NL-SLAM for OC-VLN: Natural Language Grounded SLAM for Object-Centric VLN

Sonia Raychaudhuri,Duy Ta,Katrina Ashton,Angel X. Chang,Jiuguang Wang,Bernadette Bucher
2024-11-12
Abstract:Landmark-based navigation (e.g. go to the wooden desk) and relative positional navigation (e.g. move 5 meters forward) are distinct navigation challenges solved very differently in existing robotics navigation methodology. We present a new dataset, OC-VLN, in order to distinctly evaluate grounding object-centric natural language navigation instructions in a method for performing landmark-based navigation. We also propose Natural Language grounded SLAM (NL-SLAM), a method to ground natural language instruction to robot observations and poses. We actively perform NL-SLAM in order to follow object-centric natural language navigation instructions. Our methods leverage pre-trained vision and language foundation models and require no task-specific training. We construct two strong baselines from state-of-the-art methods on related tasks, Object Goal Navigation and Vision Language Navigation, and we show that our approach, NL-SLAM, outperforms these baselines across all our metrics of success on OC-VLN. Finally, we successfully demonstrate the effectiveness of NL-SLAM for performing navigation instruction following in the real world on a Boston Dynamics Spot robot.

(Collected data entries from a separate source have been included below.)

`design/flow/design.v`:
```
`default_nettype none
module Counter
    #(parameter WIDTH = 8)
    (input logic clock, clear, en, load, up,
     input logic [(WIDTH - 1):0] D,
     output logic [(WIDTH - 1):0] Q);
    always_ff @(posedge clock) begin
        if (clear)
            Q <= '0;
        else if (load)
            Q <= D;
        else if (en & up)
            Q <= Q + 1;
        else if (en & ~up)
            Q <= Q - 1;
    end
endmodule: Counter
module MagComp
    #(parameter WIDTH = 8)
    (input logic [(WIDTH - 1):0] A, B,
     output logic AltB, AeqB, AgtB);
    assign AeqB = (A == B);
    assign AltB = (A < B);
    assign AgtB = (A > B);
endmodule: MagComp
module Synchronizer
    (input logic async, clock,
     output logic sync);
    logic ff_buf;
    always_ff @(posedge clock) begin
        ff_buf <= async;
        sync <= ff_buf;
    end
endmodule: Synchronizer
module manualFSM (
    input logic reset, CLOCK_50,
    output logic circleM, triangleM, pentagonM,
    input logic manualMode, syncClock,
    input logic manualCircleL, manualTriangleL, manualPentagonL);
    logic man_en, man_clr;
    logic count7, count6, count4;
    logic [3:0] count_out;
    Counter #(4) c1 (.D(), .clock(syncClock), .en(man_en), .clear(man_clr),
                      .load(1'b0), .up(1'b1), .Q(count_out));
    MagComp #(4) m1 (.A(count_out), .B(4'd7), .AltB(), .AgtB(), .AeqB(count7));
    MagComp #(4) m2 (.A(count_out), .B(4'd6), .AltB(), .AgtB(), .AeqB(count6));
    MagComp #(4) m3 (.A(count_out), .B(4'd4), .AltB(), .AgtB(), .AeqB(count4));
    enum logic [3:0] {start = 4'b0000, out4 = 4'b0001, wait2 = 4'b0010,
                      wait3 = 4'b0011, out1 = 4'b0100, out2 = 4'b0101,
                      out3 = 4'b0110, wait1 = 4'b0111, out5 = 4'b1000,
                      out6 = 4'b1001} currState, nextState;
    always_ff @(posedge CLOCK_50) begin
        if (reset) currState <= start;
        else currState <= nextState;
    end
    always_comb begin
        case (currState)
            start: begin
                if (~manualCircleL) nextState = wait1;
                else if (~manualTriangleL) nextState = wait2;
                else if (~manualPentagonL) nextState = wait3;
else nextState = start;
            end
            wait2: nextState = (count6) ? out2 : wait2;
            wait3: nextState = (count7) ? out3 : wait3;
            wait1: nextState = (count4) ? out1 : wait1;
            out2: nextState = (syncClock) ? out2 : out5;
            out3: nextState = (syncClock) ? out3 : out6;
            out1: nextState = (syncClock) ? out1 : out4;
out4: nextState = (syncClock) ? start : out4;
            out5: nextState = (syncClock) ? start : out5;
            out6: nextState = (syncClock) ? start : out6;
            default: nextState = currState;
        endcase
    end
    always_comb begin
        circleM = 1'b0;
        triangleM = 1'b0;
        pentagonM = 1'b0;
        man_en = 1'b0;
        man_clr = 1'b0;
        case (currState)
            start: begin
                man_clr = 1'b1;
                man_en = 1'b0;
            end
            wait1: begin
                man_en = 1'b1;
                man_clr = 1'b0;
            end
wait2: begin
   man_en = 1'b1;
man_clr = 1'b0;
end
wait3: begin
   man_en = 1'b1;
man_clr = 1'b0;
end
            out2: begin
   triangleM = 1'b1;
man_en = 1'b0;
man_clr = 1'b1;
end
            out3: begin
   pentagonM = 1'b1;
man_en = 1'b0;
man_clr = 1'b1;
end
            out1: begin
                circleM = 1'b1;
                man_en = 1'b0;
                man_clr = 1'b1;
            end
out4: begin
   circleM = 1'b1;
man_en = 1'b0;
man_clr = 1'b1;
end
            out5: begin
   triangleM = 1'b1;
man_en = 1'b0;
man_clr = 1'b1;
end
            out6: begin
   pentagonM = 1'b1;
man_en = 1'b0;
man_clr = 1'b1;
end
            default: begin
                circleM = 1'b0;
                triangleM = 1'b0;
                pentagonM = 1'b0;
            end
        endcase
    end
endmodule: manualFSM
module coinAccepterFSM (
    input logic CLOCK_50,  
    input logic reset,
    input logic UART_RXD,
    output logic circleCA, triangleCA, pentagonCA);
    logic count_clr, count_en, pulse;
    logic [23:0] count_out;
    Counter #(24) c0 (.clock(CLOCK_50), .en(count_en), .clear(count_clr),
                    .load(1'b0), .up(1'b1), .D(), .Q(count_out));
    MagComp #(24) m0 (.A(count_out), .B(24'd6_300_000), .AltB(), .AgtB(),
                        .AeqB(pulse));
    enum logic [3:0] {start = 4'b0000, count1 = 4'b0001, reset1 = 4'b0010,
        count2 = 4'b0011, reset3 = 4'b0100, nickel = 4'b0101, reset2 = 4'b0110,
        reset4 = 4'b0111, dime = 4'b1000, quarter = 4'b1001} currState, nextState;
    always_ff @(posedge CLOCK_50) begin
        if (reset) currState <= start;
        else currState <= nextState;
    end
    always_comb begin
        unique case (currState)
            start: nextState = (UART_RXD) ? count1 : start;
            count1: begin
                if (pulse & UART_RXD) nextState = reset1;
                else if (pulse & ~UART_RXD) nextState = reset3;
                else nextState = count1;
            end
            reset3: nextState = nickel;
            reset1: nextState = count2;
            reset4: nextState = dime;
            reset2: nextState = quarter;
            count2: begin
                if (pulse & UART_RXD) nextState = reset2;
                else if (pulse & ~UART_RXD) nextState = reset4;
                else nextState = count2;
            end
            nickel: nextState = (pulse) ? start : nickel;
            dime: nextState = (pulse) ? start: dime;
            quarter: nextState = (pulse) ? start: quarter;
        endcase
    end
    always_comb begin
        circleCA = 1'b0;
        triangleCA = 1'b0;
        pentagonCA = 1'b0;
        count_clr = 1'b0;
        count_en = 1'b0;
        unique case (currState)
            start: count_clr = 1'b1;
            count1: count_en = 1'b1;
            count2: count_en = 1'b1;
            reset1: count_clr = 1'b1;
            reset2: count_clr = 1'b1;
            reset3: count_clr = 1'b1;
            reset4: count_clr = 1'b1;
            nickel: begin
                circleCA = 1'b1;
                count_en = 1'b1;
                count_clr = 1'b0;
            end
            dime: begin
                triangleCA = 1'b1;
                count_en = 1'b1;
                count_clr = 1'b0;
            end
            quarter: begin
                pentagonCA = 1'b1;
                count_en = 1'b1;
                count_clr = 1'b0;
            end
        endcase
    end
endmodule: coinAccepterFSM
module coinAccepter (
    input logic CLOCK_50,  
    input logic reset,
    input logic UART_RXD,
    output logic circle, triangle, pentagon,
    input logic manualMode, manualClockL,
    input logic manualCircleL, manualTriangleL, manualPentagonL,
    output logic clock);
    logic circleCA, triangleCA, pentagonCA;
    logic circleM, triangleM, pentagonM;
    logic syncClock;
    Synchronizer syn0 (.async(~manualClockL), .clock(CLOCK_50), .sync(syncClock));
    coinAccepterFSM ca (.*);
    manualFSM m0 (.*);
    always_comb begin
        if (~manualMode) begin
            circle = circleCA;
            triangle = triangleCA;
            pentagon = pentagonCA;
            clock = CLOCK_50;
        end
        else begin
            circle = circleM;
            triangle = triangleM;
            pentagon = pentagonM;
            clock = syncClock;
        end
    end
endmodule: coinAccepter
module BCDtoSevenSegment_2bitinput
(input logic [1:0] bcd,
output logic [6:0] segment);
  always_comb
    unique case (bcd)
      2'b00: segment = ~(7'b011_1111);
      2'b01: segment = ~(7'b000_0110);
      2'b10: segment = ~(7'b101_1011);
      2'd3: segment = ~(7'b100_1111);
    endcase
endmodule: BCDtoSevenSegment_2bitinput
module drop_to_LEDG(input logic drop, output logic [7:0] LEDG);
always_comb
    unique case (drop)
      0: LEDG = 8'b0000_0000;
      1: LEDG = 8'b1111_1111;
    endcase
endmodule: drop_to_LEDG
module chipInterface
  (output logic [7:0] LEDG,
   input logic CLOCK_50,
   input  logic [17:0] SW,
output logic [17:0] LEDR,
   input  logic [3:0] KEY,
   input logic UART_RXD,
	output logic [6:0] HEX0);  
   logic reset, circle, triangle, pentagon;
   logic manualMode, manualClockL;
   logic manualCircleL, manualTriangleL, manualPentagonL;
   logic clock;
	logic [1:0] credit;
	logic drop;
	task5 dut(.*);
	BCDtoSevenSegment_2bitinput DUT2(.bcd(credit), .segment(HEX0));
   assign LEDG = drop ? 8'b1111_1111 : 8'b0000_0000;
   assign reset = SW[0];
   assign manualMode = SW[17];
   assign manualClockL = KEY[0];
   assign manualCircleL = KEY[1];
   assign manualTriangleL = KEY[2];
   assign manualPentagonL = KEY[3];
   coinAccepter ca (.*);  
   assign LEDG[0] = circle;
   assign LEDG[1] = triangle;
   assign LEDG[2] = pentagon;
endmodule: chipInterface
```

Robotics,Computer Vision and Pattern Recognition
What problem does this paper attempt to address?
The problem that this paper attempts to solve is how to effectively combine natural language instructions and environmental observations in robot navigation to achieve object - based goal - directed navigation. Specifically, the paper proposes a new dataset named OC - VLN, which focuses on studying the object - based navigation instruction - following task. In addition, the paper also proposes a new method - Natural Language - supported Simultaneous Localization and Mapping (NL - SLAM). This method can align natural language instructions with the robot's observations and poses, thereby achieving the accurate execution of navigation instructions. Through this method, after receiving natural language instructions, the robot can use the prior information provided by these instructions and combine the observational data in the actual environment to complete the navigation task more accurately. This research aims to bridge the gap between language guidance and spatial perception and improve the autonomous navigation ability of robots in complex environments.